## What you are asked to do
Search each line below for the word "share" and list those that contain it.

----

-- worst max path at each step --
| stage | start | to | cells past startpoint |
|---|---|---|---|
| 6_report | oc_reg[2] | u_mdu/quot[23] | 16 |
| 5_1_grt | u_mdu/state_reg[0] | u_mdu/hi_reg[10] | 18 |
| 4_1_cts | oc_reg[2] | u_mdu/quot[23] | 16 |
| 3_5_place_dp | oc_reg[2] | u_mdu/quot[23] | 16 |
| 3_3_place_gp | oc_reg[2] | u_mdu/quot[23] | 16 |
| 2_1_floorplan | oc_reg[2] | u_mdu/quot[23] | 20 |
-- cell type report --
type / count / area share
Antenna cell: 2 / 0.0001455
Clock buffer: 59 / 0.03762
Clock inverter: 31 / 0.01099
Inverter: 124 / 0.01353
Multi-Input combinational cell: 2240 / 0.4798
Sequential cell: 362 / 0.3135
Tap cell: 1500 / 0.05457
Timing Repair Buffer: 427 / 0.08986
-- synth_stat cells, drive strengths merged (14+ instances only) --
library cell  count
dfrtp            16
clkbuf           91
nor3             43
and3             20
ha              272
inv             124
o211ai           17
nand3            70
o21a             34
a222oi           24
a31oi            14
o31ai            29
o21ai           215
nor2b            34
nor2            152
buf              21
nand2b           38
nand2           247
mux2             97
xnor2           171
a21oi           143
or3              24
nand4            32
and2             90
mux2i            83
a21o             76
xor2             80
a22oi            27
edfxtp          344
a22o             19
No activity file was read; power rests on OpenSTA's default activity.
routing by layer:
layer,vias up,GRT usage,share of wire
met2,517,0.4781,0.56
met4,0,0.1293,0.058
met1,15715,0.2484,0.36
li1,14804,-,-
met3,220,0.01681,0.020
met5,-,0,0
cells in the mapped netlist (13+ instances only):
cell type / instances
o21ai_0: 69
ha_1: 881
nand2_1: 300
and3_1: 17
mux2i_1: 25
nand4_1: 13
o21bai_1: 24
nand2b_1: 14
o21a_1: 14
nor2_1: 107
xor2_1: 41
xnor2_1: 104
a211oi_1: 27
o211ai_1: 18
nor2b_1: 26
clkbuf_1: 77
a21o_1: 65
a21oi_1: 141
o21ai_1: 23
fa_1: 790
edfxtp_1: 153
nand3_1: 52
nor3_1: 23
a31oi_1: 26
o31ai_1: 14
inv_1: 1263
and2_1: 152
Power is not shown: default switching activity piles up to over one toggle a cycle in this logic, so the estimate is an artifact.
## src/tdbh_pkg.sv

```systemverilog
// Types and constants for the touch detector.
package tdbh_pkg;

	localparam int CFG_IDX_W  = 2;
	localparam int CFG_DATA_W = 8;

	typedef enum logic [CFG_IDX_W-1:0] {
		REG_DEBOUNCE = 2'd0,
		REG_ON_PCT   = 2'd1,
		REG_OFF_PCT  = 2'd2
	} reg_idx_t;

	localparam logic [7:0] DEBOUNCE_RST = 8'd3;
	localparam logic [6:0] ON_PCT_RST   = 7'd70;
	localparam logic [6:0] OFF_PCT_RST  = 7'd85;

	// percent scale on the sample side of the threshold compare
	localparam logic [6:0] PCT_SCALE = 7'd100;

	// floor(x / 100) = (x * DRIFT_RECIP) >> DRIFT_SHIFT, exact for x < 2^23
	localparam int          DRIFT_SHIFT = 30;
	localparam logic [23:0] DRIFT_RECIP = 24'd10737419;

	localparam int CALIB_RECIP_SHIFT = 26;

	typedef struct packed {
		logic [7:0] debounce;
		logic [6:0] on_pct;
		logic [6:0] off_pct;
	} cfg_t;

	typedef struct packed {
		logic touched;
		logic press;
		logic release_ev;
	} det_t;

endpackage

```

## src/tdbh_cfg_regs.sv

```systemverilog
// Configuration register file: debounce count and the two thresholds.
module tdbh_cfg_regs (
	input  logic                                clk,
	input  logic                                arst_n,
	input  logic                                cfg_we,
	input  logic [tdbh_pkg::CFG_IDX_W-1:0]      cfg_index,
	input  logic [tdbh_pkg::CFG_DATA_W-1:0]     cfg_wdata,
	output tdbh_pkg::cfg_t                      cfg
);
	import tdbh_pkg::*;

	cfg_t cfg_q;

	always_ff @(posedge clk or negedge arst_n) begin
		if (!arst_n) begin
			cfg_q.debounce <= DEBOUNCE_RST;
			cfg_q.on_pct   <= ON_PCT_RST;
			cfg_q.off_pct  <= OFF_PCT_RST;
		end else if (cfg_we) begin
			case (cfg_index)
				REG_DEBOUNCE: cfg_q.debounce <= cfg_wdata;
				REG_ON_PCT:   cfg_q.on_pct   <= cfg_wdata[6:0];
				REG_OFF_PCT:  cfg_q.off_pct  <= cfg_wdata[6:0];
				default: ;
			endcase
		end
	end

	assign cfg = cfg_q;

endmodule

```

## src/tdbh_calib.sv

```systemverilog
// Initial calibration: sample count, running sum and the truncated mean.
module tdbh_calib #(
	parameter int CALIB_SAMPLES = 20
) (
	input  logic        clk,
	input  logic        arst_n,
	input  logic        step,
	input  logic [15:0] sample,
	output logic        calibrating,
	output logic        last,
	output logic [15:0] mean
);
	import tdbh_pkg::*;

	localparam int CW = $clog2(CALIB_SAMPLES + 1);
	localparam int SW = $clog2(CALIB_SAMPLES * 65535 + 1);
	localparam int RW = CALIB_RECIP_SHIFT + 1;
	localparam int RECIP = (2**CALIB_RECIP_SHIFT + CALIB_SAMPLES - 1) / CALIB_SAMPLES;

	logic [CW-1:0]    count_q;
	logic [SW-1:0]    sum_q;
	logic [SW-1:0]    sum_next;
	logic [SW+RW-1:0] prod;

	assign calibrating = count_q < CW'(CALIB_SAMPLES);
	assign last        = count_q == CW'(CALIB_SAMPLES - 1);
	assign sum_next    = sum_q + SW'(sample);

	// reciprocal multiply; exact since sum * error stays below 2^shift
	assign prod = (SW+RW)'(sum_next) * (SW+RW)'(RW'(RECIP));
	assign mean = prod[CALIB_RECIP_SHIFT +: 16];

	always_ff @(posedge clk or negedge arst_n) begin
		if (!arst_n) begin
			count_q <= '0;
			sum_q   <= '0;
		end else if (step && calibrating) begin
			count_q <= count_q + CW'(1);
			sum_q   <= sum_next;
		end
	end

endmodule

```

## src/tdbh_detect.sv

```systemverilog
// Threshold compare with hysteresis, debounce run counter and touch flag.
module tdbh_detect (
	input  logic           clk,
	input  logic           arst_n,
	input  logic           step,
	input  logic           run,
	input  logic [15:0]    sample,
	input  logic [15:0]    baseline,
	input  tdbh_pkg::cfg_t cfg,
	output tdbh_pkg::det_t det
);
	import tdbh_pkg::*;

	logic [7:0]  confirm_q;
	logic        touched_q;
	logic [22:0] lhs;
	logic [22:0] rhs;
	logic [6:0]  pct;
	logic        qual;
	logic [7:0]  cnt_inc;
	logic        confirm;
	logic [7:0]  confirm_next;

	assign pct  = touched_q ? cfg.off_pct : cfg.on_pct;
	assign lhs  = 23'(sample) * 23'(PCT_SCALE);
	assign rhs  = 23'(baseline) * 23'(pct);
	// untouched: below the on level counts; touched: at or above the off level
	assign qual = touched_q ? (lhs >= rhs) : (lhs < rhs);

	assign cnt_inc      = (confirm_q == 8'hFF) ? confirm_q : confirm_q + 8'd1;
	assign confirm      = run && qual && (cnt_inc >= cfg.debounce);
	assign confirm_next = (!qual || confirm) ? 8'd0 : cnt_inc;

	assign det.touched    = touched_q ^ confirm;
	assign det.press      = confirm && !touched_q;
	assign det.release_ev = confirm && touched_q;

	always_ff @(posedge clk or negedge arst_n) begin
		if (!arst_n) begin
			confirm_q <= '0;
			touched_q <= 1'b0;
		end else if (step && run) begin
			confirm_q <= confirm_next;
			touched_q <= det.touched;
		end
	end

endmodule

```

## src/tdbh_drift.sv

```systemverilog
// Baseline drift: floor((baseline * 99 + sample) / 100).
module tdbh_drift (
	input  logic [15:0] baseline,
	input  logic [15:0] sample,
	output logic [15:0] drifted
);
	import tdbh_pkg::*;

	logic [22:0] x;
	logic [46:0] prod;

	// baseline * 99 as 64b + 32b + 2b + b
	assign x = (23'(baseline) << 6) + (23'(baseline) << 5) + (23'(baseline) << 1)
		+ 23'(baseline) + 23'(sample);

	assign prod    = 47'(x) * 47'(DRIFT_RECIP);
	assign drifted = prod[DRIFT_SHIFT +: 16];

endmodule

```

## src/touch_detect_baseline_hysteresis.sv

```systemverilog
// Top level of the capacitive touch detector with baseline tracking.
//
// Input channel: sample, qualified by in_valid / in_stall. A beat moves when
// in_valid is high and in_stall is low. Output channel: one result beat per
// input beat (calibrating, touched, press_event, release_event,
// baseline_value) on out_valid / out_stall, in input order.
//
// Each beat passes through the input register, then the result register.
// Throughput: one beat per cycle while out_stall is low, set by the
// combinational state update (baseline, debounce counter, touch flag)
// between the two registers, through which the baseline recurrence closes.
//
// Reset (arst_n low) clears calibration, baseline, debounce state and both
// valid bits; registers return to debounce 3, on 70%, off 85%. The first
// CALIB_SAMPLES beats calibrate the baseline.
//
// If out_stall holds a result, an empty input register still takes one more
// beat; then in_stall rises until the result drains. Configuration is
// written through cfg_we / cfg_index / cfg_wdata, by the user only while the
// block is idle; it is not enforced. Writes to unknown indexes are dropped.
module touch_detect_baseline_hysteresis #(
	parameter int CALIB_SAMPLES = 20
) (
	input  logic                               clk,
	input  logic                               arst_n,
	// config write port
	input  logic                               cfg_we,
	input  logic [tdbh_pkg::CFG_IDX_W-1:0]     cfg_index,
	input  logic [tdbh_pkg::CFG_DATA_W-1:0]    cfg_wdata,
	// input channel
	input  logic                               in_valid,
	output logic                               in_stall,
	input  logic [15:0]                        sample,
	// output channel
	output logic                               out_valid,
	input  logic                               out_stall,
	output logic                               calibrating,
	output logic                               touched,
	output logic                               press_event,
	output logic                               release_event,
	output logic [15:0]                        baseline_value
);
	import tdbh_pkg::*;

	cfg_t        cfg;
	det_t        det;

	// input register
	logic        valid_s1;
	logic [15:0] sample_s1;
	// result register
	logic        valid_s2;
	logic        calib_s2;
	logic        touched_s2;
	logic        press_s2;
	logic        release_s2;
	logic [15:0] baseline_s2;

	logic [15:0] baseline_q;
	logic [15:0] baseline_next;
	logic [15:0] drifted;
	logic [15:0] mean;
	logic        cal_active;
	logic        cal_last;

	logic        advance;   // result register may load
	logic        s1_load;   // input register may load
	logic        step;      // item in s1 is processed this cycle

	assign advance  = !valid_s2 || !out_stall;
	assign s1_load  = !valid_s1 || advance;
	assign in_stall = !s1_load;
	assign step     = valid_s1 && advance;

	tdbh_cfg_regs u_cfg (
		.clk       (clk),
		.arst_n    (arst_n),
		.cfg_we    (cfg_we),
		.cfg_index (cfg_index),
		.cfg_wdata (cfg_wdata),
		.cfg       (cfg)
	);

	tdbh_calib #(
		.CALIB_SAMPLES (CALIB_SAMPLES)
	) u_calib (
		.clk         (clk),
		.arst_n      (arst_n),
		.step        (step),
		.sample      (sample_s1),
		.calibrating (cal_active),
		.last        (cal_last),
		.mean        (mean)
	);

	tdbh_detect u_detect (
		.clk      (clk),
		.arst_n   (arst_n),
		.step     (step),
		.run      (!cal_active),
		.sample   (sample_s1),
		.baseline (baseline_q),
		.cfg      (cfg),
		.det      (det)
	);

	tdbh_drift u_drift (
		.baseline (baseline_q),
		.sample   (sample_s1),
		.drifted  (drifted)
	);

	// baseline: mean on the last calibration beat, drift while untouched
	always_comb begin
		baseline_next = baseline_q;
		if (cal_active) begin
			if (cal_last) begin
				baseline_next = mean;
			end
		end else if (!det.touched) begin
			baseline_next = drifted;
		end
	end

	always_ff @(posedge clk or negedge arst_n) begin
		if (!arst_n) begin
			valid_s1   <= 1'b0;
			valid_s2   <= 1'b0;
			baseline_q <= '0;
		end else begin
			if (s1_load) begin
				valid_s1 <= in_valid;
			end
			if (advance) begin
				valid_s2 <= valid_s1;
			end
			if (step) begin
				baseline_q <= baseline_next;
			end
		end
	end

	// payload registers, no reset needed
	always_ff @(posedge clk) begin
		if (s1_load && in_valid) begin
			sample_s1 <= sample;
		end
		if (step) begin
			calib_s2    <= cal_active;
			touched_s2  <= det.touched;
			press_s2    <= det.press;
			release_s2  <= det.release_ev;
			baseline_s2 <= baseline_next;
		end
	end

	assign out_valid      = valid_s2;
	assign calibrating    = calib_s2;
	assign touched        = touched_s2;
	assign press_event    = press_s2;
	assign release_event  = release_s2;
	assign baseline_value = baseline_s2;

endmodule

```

----

## Response box
type / count / area share
layer,vias up,GRT usage,share of wire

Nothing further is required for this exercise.